Digital Life
29.11.2016

Hacker erpressten Kunden von Liechtensteiner Bank

Prominente Kunden der Bank, unter anderem Politiker und Schauspieler, sollten zehn Prozent ihres Guthabens in Bitcoin an Kriminelle überweisen.

Kunden der Liechtensteiner Valartis-Bank sind einem Zeitungsbericht zufolge Opfer von Erpressern geworden. Diese forderten die Kunden - darunter Politiker und Schauspieler - auf, zehn Prozent ihres Guthabens in der Internetwährung Bitcoin an sie zu überweisen, berichtet die deutsche Zeitung "Bild am Sonntag".

Das Blatt beruft sich auf E-Mails, die die Bank-Kunden am Freitag in ihren Postfächern gefunden hätten. Sollte nicht gezahlt werden, wollen die Erpresser am Mittwoch Daten an Finanzbehörden und Medien weiterreichen.

Nach China verkauft

Erst vor wenigen Tagen waren Unbekannte in die Systeme der Valartis-Bank eingedrungen. Das Institut räumte ein, Opfer eines Hackerangriffs geworden zu sein. "Wir haben die Behörden eingeschaltet, die Ermittlungen laufen", zitierte "Bild am Sonntag" Bankchef Andreas Insam.
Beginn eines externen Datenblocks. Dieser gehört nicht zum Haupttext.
$ cat config.mk
export PLATFORM = sky130hd
export DESIGN_NAME = subtitle_override_tokenizer_core
export DESIGN_NICKNAME = d
export VERILOG_FILES = /design/src/rtl/sot_pkg.sv /design/src/rtl/sot_control.sv /design/src/rtl/sot_datapath.sv /design/src/rtl/subtitle_override_tokenizer_core.sv
export SDC_FILE = /design/constraint.sdc
export NUM_CORES = 1
export LEC_CHECK = 0
export BUFFER_PORTS_ARGS = -buffer_cell sky130_fd_sc_hd__buf_4
export CORE_MARGIN = 3
export CORE_UTILIZATION = 55
export CTS_BUF_LIST = sky130_fd_sc_hd__clkbuf_8 sky130_fd_sc_hd__clkbuf_16
export DETAILED_ROUTE_END_ITERATION = 7
export PLACE_DENSITY_LB_ADDON = 0.12
export SYNTH_ARGS = -nofsm -noshare
export SYNTH_HDL_FRONTEND = slang
export SYNTH_HIERARCHICAL = 1
export SYNTH_SLANG_ARGS = --single-unit
$ cat constraint.sdc
create_clock -name clock -period 4.84 [get_ports clock]
set_input_delay 0 -clock clock [delete_from_list [all_inputs] [get_ports clock]]
set_output_delay 0 -clock clock [all_outputs]
set_load 0.1 [all_outputs]
$ cat src/rtl/sot_pkg.sv
package sot_pkg;

   // token type codes
   localparam logic [3:0] TOK_TEXT       = 4'd0;
   localparam logic [3:0] TOK_LINEBREAK  = 4'd1;
   localparam logic [3:0] TOK_OVR_BEGIN  = 4'd2;
   localparam logic [3:0] TOK_OVR_END    = 4'd3;
   localparam logic [3:0] TOK_TAG_START  = 4'd4;
   localparam logic [3:0] TOK_TAG_NAME   = 4'd5;
   localparam logic [3:0] TOK_OPEN       = 4'd6;
   localparam logic [3:0] TOK_CLOSE      = 4'd7;
   localparam logic [3:0] TOK_ARG_SEP    = 4'd8;
   localparam logic [3:0] TOK_ARG        = 4'd9;
   localparam logic [3:0] TOK_SPACE      = 4'd10;
   localparam logic [3:0] TOK_COMMENT    = 4'd11;
   localparam logic [3:0] TOK_ERROR      = 4'd12;
   localparam logic [3:0] TOK_K_TEMPLATE = 4'd13;
   localparam logic [3:0] TOK_K_VAR      = 4'd14;

   // most tokens delivered for one line
   localparam int TOKEN_CAP = 64;
   localparam int TOK_CNT_W = $clog2(TOKEN_CAP);

   // special characters
   localparam logic [7:0] CH_LBRACE    = 8'h7B;
   localparam logic [7:0] CH_RBRACE    = 8'h7D;
   localparam logic [7:0] CH_BANG      = 8'h21;
   localparam logic [7:0] CH_DOLLAR    = 8'h24;
   localparam logic [7:0] CH_COMMA     = 8'h2C;
   localparam logic [7:0] CH_LPAREN    = 8'h28;
   localparam logic [7:0] CH_RPAREN    = 8'h29;
   localparam logic [7:0] CH_BACKSLASH = 8'h5C;

   typedef struct packed {
      logic [7:0] char_byte;
      logic       last_byte;
   } req_payload_type;

   typedef struct packed {
      logic [3:0] token_type;
      logic [6:0] token_length;
      logic       last_token;
      logic       overflow;
   } rsp_payload_type;

   // controller to datapath
   typedef struct packed {
      logic load;
      logic prep0;
      logic prep1;
      logic step;
      logic finish;
   } cmd_type;

   // datapath to controller
   typedef struct packed {
      logic scan_done;
      logic out_free;
   } status_type;

endpackage

$ cat src/rtl/sot_control.sv
module sot_control (
   input  logic                 clock,
   input  logic                 reset,
   input  logic                 req_valid,
   input  logic                 req_last,
   output logic                 req_stall,
   input  sot_pkg::status_type  status,
   output sot_pkg::cmd_type     cmd
);

   localparam logic [2:0] ST_LOAD  = 3'd0;
   localparam logic [2:0] ST_PREP0 = 3'd1;
   localparam logic [2:0] ST_PREP1 = 3'd2;
   localparam logic [2:0] ST_SCAN  = 3'd3;
   localparam logic [2:0] ST_FINAL = 3'd4;

   logic [2:0] state_ff;
   logic [2:0] state_in;

   // input side is open only while collecting a line
   assign req_stall = (state_ff != ST_LOAD);

   // sequencing of load, buffer priming, scan and final token
   always_comb begin
      cmd      = '0;
      state_in = state_ff;
      unique case (state_ff)
         ST_LOAD: begin
            if (req_valid) begin
               cmd.load = 1'b1;
               if (req_last) begin
                  state_in = ST_PREP0;
               end
            end
         end
         ST_PREP0: begin
            cmd.prep0 = 1'b1;
            state_in  = ST_PREP1;
         end
         ST_PREP1: begin
            cmd.prep1 = 1'b1;
            state_in  = ST_SCAN;
         end
         ST_SCAN: begin
            if (status.scan_done) begin
               state_in = ST_FINAL;
            end else if (status.out_free) begin
               cmd.step = 1'b1;
            end
         end
         ST_FINAL: begin
            if (status.out_free) begin
               cmd.finish = 1'b1;
               state_in   = ST_LOAD;
            end
         end
         default: begin
            state_in = ST_LOAD;
         end
      endcase
   end

   always_ff @(posedge clock) begin
      if (reset) begin
         state_ff <= ST_LOAD;
      end else begin
         state_ff <= state_in;
      end
   end

endmodule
Bei der Valartis-Bank wie auch bei Citychamp war zunächst niemand für eine Stellungnahme erreichbar. Anfang des Jahres hatte der chinesische Investor Kwok Lung Hon über die Firma Citychamp Watch & Jewellery Group die Mehrheit an der Liechtensteiner Valartis-Bank von der in der Schweiz gelisteten Valartis-Gruppe übernommen.
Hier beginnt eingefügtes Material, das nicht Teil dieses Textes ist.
### src/sv/ahc_pkg.sv
`default_nettype none

package ahc_pkg;

    // Coordinate format and CORDIC chain length.
    localparam int COORD_WIDTH = 16;
    localparam int ITERATIONS  = 16;
    localparam int TABLE_LEN   = 24;
    localparam int STAGES      = (ITERATIONS < TABLE_LEN) ? ITERATIONS : TABLE_LEN;

    // Field widths of the channels.
    localparam int OPERAND_W = 16;
    localparam int ANGLE_W   = 16;

    // Working registers: coordinates are scaled up into a 64-bit word.
    localparam int PRESCALE = 60 - COORD_WIDTH;
    localparam int WORK_W   = 64;

    // Angle accumulator in Q16 radians; 20 bits hold the widest sum.
    localparam int ZW = 20;

    localparam logic signed [ZW-1:0] HALF_PI_Q16 = 20'sd102944;
    localparam logic signed [ZW-1:0] PI_Q13      = 20'sd25736;
    localparam logic signed [ZW-1:0] ROUND_HALF  = 20'sd4;

    // Input operation codes.
    localparam logic OP_STORE_X = 1'b0;
    localparam logic OP_EVAL_Y  = 1'b1;

    // atan(2^-i) in Q16, rounded to nearest.
    localparam logic [ZW-1:0] STEP_ANGLE [TABLE_LEN] = '{
        20'd51472, 20'd30386, 20'd16055, 20'd8150, 20'd4091, 20'd2047,
        20'd1024, 20'd512, 20'd256, 20'd128, 20'd64, 20'd32,
        20'd16, 20'd8, 20'd4, 20'd2, 20'd1, 20'd0,
        20'd0, 20'd0, 20'd0, 20'd0, 20'd0, 20'd0
    };

    // One point of the vectoring chain.
    typedef struct packed {
        logic signed [WORK_W-1:0] x;
        logic signed [WORK_W-1:0] y;
        logic signed [ZW-1:0]     z;
        logic                     origin;
    } t_vec;

endpackage

`default_nettype wire

### src/sv/ahc_prep.sv
`default_nettype none

module ahc_prep import ahc_pkg::*; (
    input  wire logic                        i_clk,
    input  wire logic                        i_rst_n,
    input  wire logic                        i_adv,
    input  wire logic                        i_valid,
    input  wire logic                        i_op,
    input  wire logic signed [OPERAND_W-1:0] i_operand_value,
    output      logic                        o_valid,
    output      t_vec                        o_vec
);

    logic                          acc;
    logic signed [COORD_WIDTH-1:0] coord;
    logic signed [COORD_WIDTH-1:0] r_stored_x;
    logic signed [WORK_W-1:0]      xs;
    logic signed [WORK_W-1:0]      ys;
    t_vec                          n_vec;
    t_vec                          r_vec;
    logic                          r_valid;

    assign acc   = i_valid && i_adv;
    assign coord = i_operand_value[COORD_WIDTH-1:0];

    // Scale both coordinates into the working word.
    assign xs = $signed({{(WORK_W-COORD_WIDTH-PRESCALE){r_stored_x[COORD_WIDTH-1]}},
                         r_stored_x, {PRESCALE{1'b0}}});
    assign ys = $signed({{(WORK_W-COORD_WIDTH-PRESCALE){coord[COORD_WIDTH-1]}},
                         coord, {PRESCALE{1'b0}}});

    // A point in the left half plane is turned by a quarter turn first.
    always_comb begin
        n_vec.origin = (r_stored_x == '0) && (coord == '0);
        if (!xs[WORK_W-1]) begin
            n_vec.x = xs;
            n_vec.y = ys;
            n_vec.z = '0;
        end else if (!ys[WORK_W-1]) begin
            n_vec.x = ys;
            n_vec.y = -xs;
            n_vec.z = HALF_PI_Q16;
        end else begin
            n_vec.x = -ys;
            n_vec.y = xs;
            n_vec.z = -HALF_PI_Q16;
        end
    end

    always_ff @(posedge i_clk) begin
        if (!i_rst_n) begin
            r_stored_x <= '0;
            r_valid    <= 1'b0;
        end else begin
            if (acc && (i_op == OP_STORE_X)) begin
                r_stored_x <= coord;
            end
            if (i_adv) begin
                r_valid <= acc && (i_op == OP_EVAL_Y);
            end
        end
    end

    always_ff @(posedge i_clk) begin
        if (acc) begin
            r_vec <= n_vec;
        end
    end

    assign o_valid = r_valid;
    assign o_vec   = r_vec;

    a_store_no_result: assert property (@(posedge i_clk) disable iff (!i_rst_n)
        (acc && (i_op == OP_STORE_X)) |=> !r_valid)
        else $error("x store produced a pending evaluation");

endmodule

`default_nettype wire

### config.mk
export PLATFORM = sky130hd
export DESIGN_NAME = ahc_prep
export DESIGN_NICKNAME = d
export VERILOG_FILES = /design/src/sv/ahc_pkg.sv /design/src/sv/ahc_prep.sv
export SDC_FILE = /design/constraint.sdc
export NUM_CORES = 1
export LEC_CHECK = 0
export BUFFER_PORTS_ARGS = -buffer_cell sky130_fd_sc_hd__buf_2
export CAP_MARGIN = 30
export CORE_ASPECT_RATIO = 0.9
export CORE_MARGIN = 5
export CORE_UTILIZATION = 48
export DETAILED_ROUTE_END_ITERATION = 10
export PLACE_DENSITY = 0.83
export SLEW_MARGIN = 30
export SYNTH_ARGS = -nofsm -noshare
export SYNTH_HDL_FRONTEND = slang
export SYNTH_SLANG_ARGS = --single-unit
### constraint.sdc
create_clock -name i_clk -period 3.2 [get_ports i_clk]
set_clock_uncertainty 0.1 [all_clocks]
set_input_delay 0.16 -clock i_clk [delete_from_list [all_inputs] [get_ports i_clk]]
set_output_delay 0.16 -clock i_clk [all_outputs]
set_load 0.01 [all_outputs]
# Word-level counts from Yosys, hierarchy flattened
# Index checks and enable logic that the tools add are counted.
[totals]
input_bits = 21
mem_bits_rw = 0
rom_bits = 0
memories = 0
wordCells = 22
latchBits = 0
regBits = 166
[op_classes]
bitwise_logic = 2
muxes = 2
order_cmp = 0
n_div = 0
mul = 0
shifts = 0
n_eq_ne = 0
n_reduce_logical = 8
addsub = 2
[ops]
columns = ["cell", "count"]
rows = [
  ["143-bit two-way mux", 2],
  ["60-bit negator with 64-bit output", 2],
  ["16-bit zero test", 2],
  ["1-bit logical AND", 4],
  ["1-bit NOT", 2],
  ["2-bit AND reduction", 1],
  ["2-bit OR reduction", 1],
]

# Longest topological paths before layout
[depth]
depth_word = 3
mapped_depth = 6

# Worst setup path after synthesis
# OpenSTA, ideal clock, no wires.
[synth_timing]
path_type = "input-to-reg"
from = "input i_adv"
to = "register r_stored_x[15]"
arrival_time_ns = 2.192
n_path_buf = 2
setup_ns = 0.076
t_required_ns = 3.024
slack_ns = 0.833
cell_stages = 6
cell_sequence = "and2_1 > nor2b_1 > clkbuf_1 > clkbuf_1 > nand2_1 > a21boi_0"
[synth_between]
elab_chain_len = 2
[synth_rtl]
columns = ["item", "line", "text"]
rows = [
  ["start, declared", "ahc_prep.sv:6", "input wire logic i_adv,"],
  ["1-bit logical AND", "ahc_prep.sv:23", "assign acc = i_valid && i_adv;"],
  ["1-bit logical AND", "ahc_prep.sv:55", "if (acc && (i_op == OP_STORE_X)) begin"],
  ["end signal, assigned", "ahc_prep.sv:56", "r_stored_x <= coord;"],
  ["end, declared", "ahc_prep.sv:16", "logic signed [COORD_WIDTH-1:0] r_stored_x;"],
]
# Every way passes these cells.
# A chain may end at the register's enable or synchronous reset.

==> reports/qor.txt <==
outcome: completed
DPL Wire Length: 5660 um
# rows: 30
Core Region: 7620 um2
ant diodes: 0
CP startpoint kind: primary input
yosys warns: 0
Worst path max stage delay: 700 ps
cell types occupying the most area after synthesis: edfxtp_1, buf_4, dfxtp_1
commonest non-fill, non-tap cell in the layout: conb_1
buffers added on ports: 77
PnR worst setup slack: 914 ps
critical path's slowest cell: or4_1
area grow syn2layout: 6.45%
RSZ-0062 raised after global routing: no
Leak: 0.00172 uW
critical-path cell list: dlygate4sd3_1 > buf_2 > or4_1 > o41ai_1 > xor2_1 > a21oi_1
crit end category: flip-flop
worst path arrival time: 2250 ps
CTS tree: yes
Fmax: 437 MHz
CTS Buf Count: 9
Synth Area per Inst: 9.52 um2
clock transition at the registers of the reported paths: 70 ps
Top Family by Delay on Critical Path: simple AND/OR/NAND/NOR gates
initial antenna violation count: 0
worst endpoint required time: 3160 ps
RR Startpoint: r_stored_x[5]
Synth top area share: 0.349
Max Cap Viol: 0
CP max FO: 10
final period utilization: 0.714
Die Width: 104 um
Crit. Startpoint: i_operand_value[5]
Via Count: 2682
Placed Cells: 542
Finished Layout Cells: 561
# nets final: 483
CP Class: in -> reg
total power draw: 1870 uW
sequential area share after synthesis: 0.439
clock latency on the worst-skew pair: 340 ps
layout cells sized above 1: 0.228
worst path bufs/invs: 2
H-Tree Depth: 3
Worst Hold Class: in -> reg
Die Span Y: 94.2 um
drt drc: 0
commonest cells after routing, fill and taps aside: conb_1, buf_2, edfxtp_1
Root Driver: clkbuf_8
via-per-instance ratio: 4.78
setup_tns: 0 ps
Avg WL per Cell: 14.0 um
GRT Util Overall: 0.154
vias in the first global route: 2453
PD cells: 464 nW/um2
Cell Area, Synth: 3780 um2
largest net degree at the start of global routing: 38
Final Critical Period: 2290 ps
Pre-antenna DRT Iters: 4
Worst Max-Slew Pin Slew: 742 ps
Max Root-Sink Buffers: 2
Post-synth EDFFs: 44
routed wire length: 7880 um
total congestion overflow: 0
gate count after technology mapping: 397
Layout fillers: 692
Yosys cell types: 38
routability cong.: 0.847
Final ANT Viol Nets: 0
synthesis-stage register bit count: 61
max-slew violations: 0
Hold Startpoint: i_operand_value[10]
effective utilization at floorplan: 0.496
I/O Pins: 171
Slew headroom: 0.501
pre-CTS setup slack: 1050 ps
final hold viol count: 0
Setup Buffers After CTS: 0
FFs w/ async S/R, synth: 0
prevailing post-synth register cell: edfxtp_1
CTS sink count: 61
setup violators final: 0
DR iter-0 viols: 181
first-pass GRT wire length: 12000 um
Max rail drop VDD: 0.000169 V
Yosys top cell by area: edfxtp_1
die area: 9750 um2
==> kinds of logic after synthesis <==
kind of cell / synth area share
other: 0.000992
AOI/OAI and AO/OA: 0.127
muxes: 0.00529
and+or+nand+nor: 0.120
adders and majority gates: 0.00662
buffers and inverters: 0.240
xor gates and xnor gates: 0.0602
DFF: 0.439
==> synthesized netlist by cell type (all sizes together), types with 3 or more instances <==
cell,instances
o41ai,5
buf,107
nor2,37
clkbuf,21
a21boi,17
nor2b,3
inv,7
nor3,5
a31oi,3
dfxtp,17
xnor2,14
o31ai,4
or3,3
a21oi,32
o21ai,4
a41oi,4
xor2,12
edfxtp,44
nand2,38
==> what timing repair did <==
action,CTS,global route
gates resized for setup,0,0
hold buffers,3,0
endpoints found under the hold margin,2,0
==> worst min-delay path: stages <==
cell and delay (ps):
buf_2 130, nand2_1 50, a21boi_0 60
==> per-layer routing <==
metal | routed length [um] | vias up | part of all wire | GRT usage
met2 | 3680 | 161 | 0.47 | 0.241
met4 | 191 | 0 | 0.024 | 0.0699
met5 | 0 | - | 0 | 0
li1 | - | 1262 | - | -
met1 | 3040 | 1241 | 0.39 | 0.180
met3 | 957 | 18 | 0.12 | 0.0694
==> power by group <==
part | leakage (uW) | internal [uW] | switching, uW | total (uW)
logic | 0.00106 | 96.9 | 194 | 291
registers | 0.000558 | 888 | 20.9 | 909
clock network | 0.0000964 | 379 | 289 | 668
==> per-stage QoR <==
| step | instance area, um2 | util | hold slack [ps] |
|---|---|---|---|
| 6_report | 4030 | 0.528 | 17.8 |
| 5_1_grt | 4030 | 0.528 | 18.8 |
| 4_1_cts | 4020 | 0.528 | 5.51 |
| 3_5_place_dp | 3800 | 0.498 | 349 |
| 3_3_place_gp | 3800 | 0.498 | 336 |
| 2_1_floorplan | 4140 | - | 205 |
==> state kept, by name (all words and copies together) (netlist names) <==
register and flops:
o_vec 44, r_stored_x 16, o_valid 1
Österreich-Tochter verkauft

Die österreichische Tochter Valartis Bank (Austria) war für 13 Mio. Euro an die Wiener Privatbank gegangen. Der Verkauf der Privatbanken in Österreich und Liechtenstein war Teil der Neuausrichtung der Valartis-Gruppe, die nun als saniert gilt. Der Verkauf des Österreich-Geschäfts hatte der Bankengruppe heuer aber noch einmal Verluste gebracht.